§ DATASET RECORDS:
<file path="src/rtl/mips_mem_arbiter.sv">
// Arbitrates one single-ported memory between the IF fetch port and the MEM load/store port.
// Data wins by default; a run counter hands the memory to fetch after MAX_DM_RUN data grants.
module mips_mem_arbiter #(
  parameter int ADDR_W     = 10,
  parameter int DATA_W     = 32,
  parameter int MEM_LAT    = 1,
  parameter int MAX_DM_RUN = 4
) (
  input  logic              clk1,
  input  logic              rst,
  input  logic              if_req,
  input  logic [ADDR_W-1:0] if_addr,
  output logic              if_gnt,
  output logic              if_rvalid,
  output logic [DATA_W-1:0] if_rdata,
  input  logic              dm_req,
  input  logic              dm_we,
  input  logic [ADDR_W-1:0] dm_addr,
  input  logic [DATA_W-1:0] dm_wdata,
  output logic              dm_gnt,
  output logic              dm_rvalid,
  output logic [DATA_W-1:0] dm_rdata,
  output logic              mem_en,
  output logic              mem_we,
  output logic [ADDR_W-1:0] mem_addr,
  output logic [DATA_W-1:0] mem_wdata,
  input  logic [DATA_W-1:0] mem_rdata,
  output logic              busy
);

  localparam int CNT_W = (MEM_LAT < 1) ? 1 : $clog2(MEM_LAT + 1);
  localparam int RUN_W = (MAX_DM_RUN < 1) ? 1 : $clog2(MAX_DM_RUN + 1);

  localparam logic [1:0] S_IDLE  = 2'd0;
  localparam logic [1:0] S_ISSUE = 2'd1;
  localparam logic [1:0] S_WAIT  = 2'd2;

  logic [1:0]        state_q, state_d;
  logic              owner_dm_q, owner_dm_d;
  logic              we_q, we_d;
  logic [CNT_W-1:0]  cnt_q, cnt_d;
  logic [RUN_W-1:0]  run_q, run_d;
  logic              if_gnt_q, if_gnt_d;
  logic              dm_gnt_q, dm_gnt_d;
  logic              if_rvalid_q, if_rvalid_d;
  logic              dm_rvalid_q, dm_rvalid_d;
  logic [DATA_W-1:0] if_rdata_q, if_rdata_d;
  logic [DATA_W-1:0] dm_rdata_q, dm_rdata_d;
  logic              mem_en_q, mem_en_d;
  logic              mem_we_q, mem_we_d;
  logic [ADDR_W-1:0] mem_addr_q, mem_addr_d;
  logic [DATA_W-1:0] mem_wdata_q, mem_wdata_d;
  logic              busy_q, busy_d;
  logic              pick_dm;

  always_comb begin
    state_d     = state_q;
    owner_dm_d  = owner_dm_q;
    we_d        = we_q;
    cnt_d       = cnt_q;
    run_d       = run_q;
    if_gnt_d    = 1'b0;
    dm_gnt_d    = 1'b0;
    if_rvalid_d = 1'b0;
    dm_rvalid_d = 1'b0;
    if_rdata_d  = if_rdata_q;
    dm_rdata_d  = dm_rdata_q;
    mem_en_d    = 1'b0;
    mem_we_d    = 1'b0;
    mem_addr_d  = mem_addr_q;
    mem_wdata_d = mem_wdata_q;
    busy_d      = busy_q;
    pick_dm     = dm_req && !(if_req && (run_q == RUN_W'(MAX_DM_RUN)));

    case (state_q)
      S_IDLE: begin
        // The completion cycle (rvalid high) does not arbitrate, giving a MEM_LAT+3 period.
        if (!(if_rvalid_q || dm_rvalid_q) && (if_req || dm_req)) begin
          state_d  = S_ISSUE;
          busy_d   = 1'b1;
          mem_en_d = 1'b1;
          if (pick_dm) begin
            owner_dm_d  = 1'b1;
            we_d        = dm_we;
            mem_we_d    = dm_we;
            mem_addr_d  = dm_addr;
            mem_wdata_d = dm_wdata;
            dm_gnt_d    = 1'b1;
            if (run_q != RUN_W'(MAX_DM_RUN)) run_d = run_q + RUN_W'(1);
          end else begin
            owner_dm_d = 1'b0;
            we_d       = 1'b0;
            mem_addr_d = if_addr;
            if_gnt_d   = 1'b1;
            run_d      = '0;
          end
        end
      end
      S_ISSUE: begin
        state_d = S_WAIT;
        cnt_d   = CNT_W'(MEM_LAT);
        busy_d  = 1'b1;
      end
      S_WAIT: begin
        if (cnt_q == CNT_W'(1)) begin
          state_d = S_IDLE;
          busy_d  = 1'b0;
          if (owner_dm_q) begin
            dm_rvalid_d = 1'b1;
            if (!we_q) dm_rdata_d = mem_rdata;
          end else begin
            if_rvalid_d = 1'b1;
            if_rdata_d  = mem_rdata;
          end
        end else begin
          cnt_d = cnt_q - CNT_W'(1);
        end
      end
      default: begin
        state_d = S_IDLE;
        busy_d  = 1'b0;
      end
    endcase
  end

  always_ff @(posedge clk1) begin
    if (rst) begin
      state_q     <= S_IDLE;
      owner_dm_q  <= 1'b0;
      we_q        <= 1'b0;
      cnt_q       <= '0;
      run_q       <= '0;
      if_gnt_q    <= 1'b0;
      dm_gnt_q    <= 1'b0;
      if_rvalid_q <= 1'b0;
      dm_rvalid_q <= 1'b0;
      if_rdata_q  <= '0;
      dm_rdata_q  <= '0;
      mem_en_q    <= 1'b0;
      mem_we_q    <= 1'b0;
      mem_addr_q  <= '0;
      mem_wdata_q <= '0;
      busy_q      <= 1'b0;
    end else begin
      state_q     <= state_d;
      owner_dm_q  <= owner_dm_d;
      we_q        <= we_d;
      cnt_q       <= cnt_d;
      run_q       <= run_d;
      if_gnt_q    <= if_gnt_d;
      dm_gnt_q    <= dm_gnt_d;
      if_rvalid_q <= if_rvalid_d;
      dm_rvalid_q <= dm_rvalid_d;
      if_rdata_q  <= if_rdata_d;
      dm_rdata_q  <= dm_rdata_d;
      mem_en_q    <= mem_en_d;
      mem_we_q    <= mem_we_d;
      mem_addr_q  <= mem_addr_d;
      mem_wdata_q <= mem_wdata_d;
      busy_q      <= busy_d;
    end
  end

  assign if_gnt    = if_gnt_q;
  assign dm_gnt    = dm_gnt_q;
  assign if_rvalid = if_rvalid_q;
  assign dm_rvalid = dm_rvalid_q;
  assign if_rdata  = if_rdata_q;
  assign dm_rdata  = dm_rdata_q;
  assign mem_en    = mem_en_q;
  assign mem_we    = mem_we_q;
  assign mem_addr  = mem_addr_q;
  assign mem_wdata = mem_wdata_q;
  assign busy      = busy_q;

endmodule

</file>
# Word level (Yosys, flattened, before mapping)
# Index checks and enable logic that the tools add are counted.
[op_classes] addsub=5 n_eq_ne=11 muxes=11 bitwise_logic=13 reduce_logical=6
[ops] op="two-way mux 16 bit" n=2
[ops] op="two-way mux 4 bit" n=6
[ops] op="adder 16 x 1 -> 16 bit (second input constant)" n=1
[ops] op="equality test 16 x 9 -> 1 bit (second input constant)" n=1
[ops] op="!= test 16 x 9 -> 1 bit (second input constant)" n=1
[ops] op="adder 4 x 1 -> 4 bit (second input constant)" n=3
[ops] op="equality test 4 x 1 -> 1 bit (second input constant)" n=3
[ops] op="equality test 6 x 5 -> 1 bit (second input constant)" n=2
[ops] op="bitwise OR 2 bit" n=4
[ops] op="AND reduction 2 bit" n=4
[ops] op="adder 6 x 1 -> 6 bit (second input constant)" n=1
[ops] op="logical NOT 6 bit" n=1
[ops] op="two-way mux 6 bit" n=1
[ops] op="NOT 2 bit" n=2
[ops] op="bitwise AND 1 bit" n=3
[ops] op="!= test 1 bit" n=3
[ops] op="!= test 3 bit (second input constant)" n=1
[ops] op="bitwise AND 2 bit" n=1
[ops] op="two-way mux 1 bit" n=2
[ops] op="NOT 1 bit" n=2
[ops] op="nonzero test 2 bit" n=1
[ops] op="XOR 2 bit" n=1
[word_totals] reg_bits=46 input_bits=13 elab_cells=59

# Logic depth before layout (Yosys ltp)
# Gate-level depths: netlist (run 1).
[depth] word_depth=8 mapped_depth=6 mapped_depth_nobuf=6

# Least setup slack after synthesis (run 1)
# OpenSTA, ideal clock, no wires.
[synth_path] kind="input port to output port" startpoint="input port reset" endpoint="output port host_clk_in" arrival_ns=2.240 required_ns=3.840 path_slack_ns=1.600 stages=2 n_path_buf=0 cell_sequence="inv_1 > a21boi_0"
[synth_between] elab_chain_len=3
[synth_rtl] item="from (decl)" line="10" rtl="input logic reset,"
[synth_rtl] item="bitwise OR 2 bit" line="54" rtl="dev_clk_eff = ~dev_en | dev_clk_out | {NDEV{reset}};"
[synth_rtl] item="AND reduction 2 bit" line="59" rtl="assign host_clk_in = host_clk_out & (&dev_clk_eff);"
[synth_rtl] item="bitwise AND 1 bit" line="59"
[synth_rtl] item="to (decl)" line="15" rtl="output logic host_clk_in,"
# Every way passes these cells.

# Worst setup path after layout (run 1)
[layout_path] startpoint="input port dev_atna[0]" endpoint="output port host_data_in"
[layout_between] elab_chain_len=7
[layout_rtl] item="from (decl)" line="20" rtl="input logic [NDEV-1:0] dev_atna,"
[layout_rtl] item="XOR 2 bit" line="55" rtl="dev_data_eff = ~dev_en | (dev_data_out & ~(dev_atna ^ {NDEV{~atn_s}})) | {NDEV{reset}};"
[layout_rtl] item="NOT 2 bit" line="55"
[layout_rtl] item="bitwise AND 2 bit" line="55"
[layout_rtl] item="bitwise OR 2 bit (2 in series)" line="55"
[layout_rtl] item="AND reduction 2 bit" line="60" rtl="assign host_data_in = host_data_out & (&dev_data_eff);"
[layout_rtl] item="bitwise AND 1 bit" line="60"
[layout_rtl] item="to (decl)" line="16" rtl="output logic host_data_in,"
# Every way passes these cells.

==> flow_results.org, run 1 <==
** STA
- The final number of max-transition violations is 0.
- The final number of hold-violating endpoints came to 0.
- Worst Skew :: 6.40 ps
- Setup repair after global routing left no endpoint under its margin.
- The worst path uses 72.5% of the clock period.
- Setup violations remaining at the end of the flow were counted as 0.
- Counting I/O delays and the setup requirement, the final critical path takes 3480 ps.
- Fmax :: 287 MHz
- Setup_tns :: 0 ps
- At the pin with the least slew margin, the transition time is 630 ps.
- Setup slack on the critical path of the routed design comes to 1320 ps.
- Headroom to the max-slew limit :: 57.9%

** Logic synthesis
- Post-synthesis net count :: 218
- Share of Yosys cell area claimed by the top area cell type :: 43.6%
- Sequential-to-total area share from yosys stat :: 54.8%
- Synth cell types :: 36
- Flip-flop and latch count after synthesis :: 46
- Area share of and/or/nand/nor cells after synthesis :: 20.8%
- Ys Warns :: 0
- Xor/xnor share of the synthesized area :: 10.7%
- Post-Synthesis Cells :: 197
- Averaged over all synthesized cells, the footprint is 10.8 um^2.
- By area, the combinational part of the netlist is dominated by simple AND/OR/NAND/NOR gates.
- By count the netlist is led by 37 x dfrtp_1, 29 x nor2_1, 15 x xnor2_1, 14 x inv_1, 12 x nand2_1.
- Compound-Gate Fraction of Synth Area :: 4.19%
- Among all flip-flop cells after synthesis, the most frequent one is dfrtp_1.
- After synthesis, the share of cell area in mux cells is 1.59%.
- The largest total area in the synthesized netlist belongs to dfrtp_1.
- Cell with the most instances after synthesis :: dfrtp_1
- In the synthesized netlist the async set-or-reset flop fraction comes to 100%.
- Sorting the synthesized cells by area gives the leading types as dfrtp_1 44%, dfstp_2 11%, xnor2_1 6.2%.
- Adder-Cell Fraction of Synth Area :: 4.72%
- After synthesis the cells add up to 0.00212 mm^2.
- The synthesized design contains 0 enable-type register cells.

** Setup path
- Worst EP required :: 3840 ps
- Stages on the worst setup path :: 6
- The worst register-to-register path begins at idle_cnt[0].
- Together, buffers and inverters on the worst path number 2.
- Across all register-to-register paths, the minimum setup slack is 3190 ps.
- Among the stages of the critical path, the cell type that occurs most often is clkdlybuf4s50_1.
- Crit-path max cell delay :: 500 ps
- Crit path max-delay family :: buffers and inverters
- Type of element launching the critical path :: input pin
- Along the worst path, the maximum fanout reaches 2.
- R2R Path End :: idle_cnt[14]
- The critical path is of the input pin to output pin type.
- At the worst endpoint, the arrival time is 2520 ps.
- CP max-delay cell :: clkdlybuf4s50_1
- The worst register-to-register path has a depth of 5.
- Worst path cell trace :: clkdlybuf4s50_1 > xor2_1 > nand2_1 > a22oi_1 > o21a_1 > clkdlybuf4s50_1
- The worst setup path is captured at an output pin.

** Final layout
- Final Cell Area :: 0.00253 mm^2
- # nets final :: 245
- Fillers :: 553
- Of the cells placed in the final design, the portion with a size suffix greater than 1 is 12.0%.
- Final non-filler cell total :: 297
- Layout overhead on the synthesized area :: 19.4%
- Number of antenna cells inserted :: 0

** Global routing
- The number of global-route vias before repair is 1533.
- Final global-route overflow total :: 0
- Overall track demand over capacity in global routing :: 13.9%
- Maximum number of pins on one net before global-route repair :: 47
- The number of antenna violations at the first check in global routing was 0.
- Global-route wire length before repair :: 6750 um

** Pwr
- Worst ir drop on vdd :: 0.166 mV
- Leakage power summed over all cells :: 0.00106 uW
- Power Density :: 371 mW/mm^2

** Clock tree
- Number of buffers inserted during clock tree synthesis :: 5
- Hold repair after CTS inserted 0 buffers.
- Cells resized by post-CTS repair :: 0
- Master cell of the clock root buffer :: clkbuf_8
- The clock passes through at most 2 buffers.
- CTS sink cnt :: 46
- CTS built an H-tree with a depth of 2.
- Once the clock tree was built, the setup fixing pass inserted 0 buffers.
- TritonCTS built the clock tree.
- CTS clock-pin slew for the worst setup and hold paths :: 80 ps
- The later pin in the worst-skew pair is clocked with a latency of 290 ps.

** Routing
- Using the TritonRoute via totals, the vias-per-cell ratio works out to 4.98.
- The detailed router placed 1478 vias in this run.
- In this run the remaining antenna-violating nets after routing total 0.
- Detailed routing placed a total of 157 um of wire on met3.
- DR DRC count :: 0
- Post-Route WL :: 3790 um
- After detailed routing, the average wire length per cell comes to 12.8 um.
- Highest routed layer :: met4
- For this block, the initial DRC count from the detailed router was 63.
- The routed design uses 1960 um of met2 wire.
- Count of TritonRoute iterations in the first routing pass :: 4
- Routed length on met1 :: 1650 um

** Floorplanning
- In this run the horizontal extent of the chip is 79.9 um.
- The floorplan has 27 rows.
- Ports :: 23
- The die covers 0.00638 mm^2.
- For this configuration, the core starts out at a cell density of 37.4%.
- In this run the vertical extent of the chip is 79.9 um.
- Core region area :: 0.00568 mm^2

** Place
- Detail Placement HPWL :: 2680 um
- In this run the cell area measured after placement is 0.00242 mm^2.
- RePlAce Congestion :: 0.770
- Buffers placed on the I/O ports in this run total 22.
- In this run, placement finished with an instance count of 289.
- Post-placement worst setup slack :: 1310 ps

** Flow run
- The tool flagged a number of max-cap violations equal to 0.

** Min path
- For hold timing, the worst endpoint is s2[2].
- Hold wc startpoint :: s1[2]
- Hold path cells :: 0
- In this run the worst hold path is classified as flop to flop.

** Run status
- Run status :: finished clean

§ EXERCISE BRIEF:
Go through the material and report each line that holds the string "flop".

§ EXPECTED OUTPUT:
- Flip-flop and latch count after synthesis :: 46
- Among all flip-flop cells after synthesis, the most frequent one is dfrtp_1.
- In the synthesized netlist the async set-or-reset flop fraction comes to 100%.
- In this run the worst hold path is classified as flop to flop.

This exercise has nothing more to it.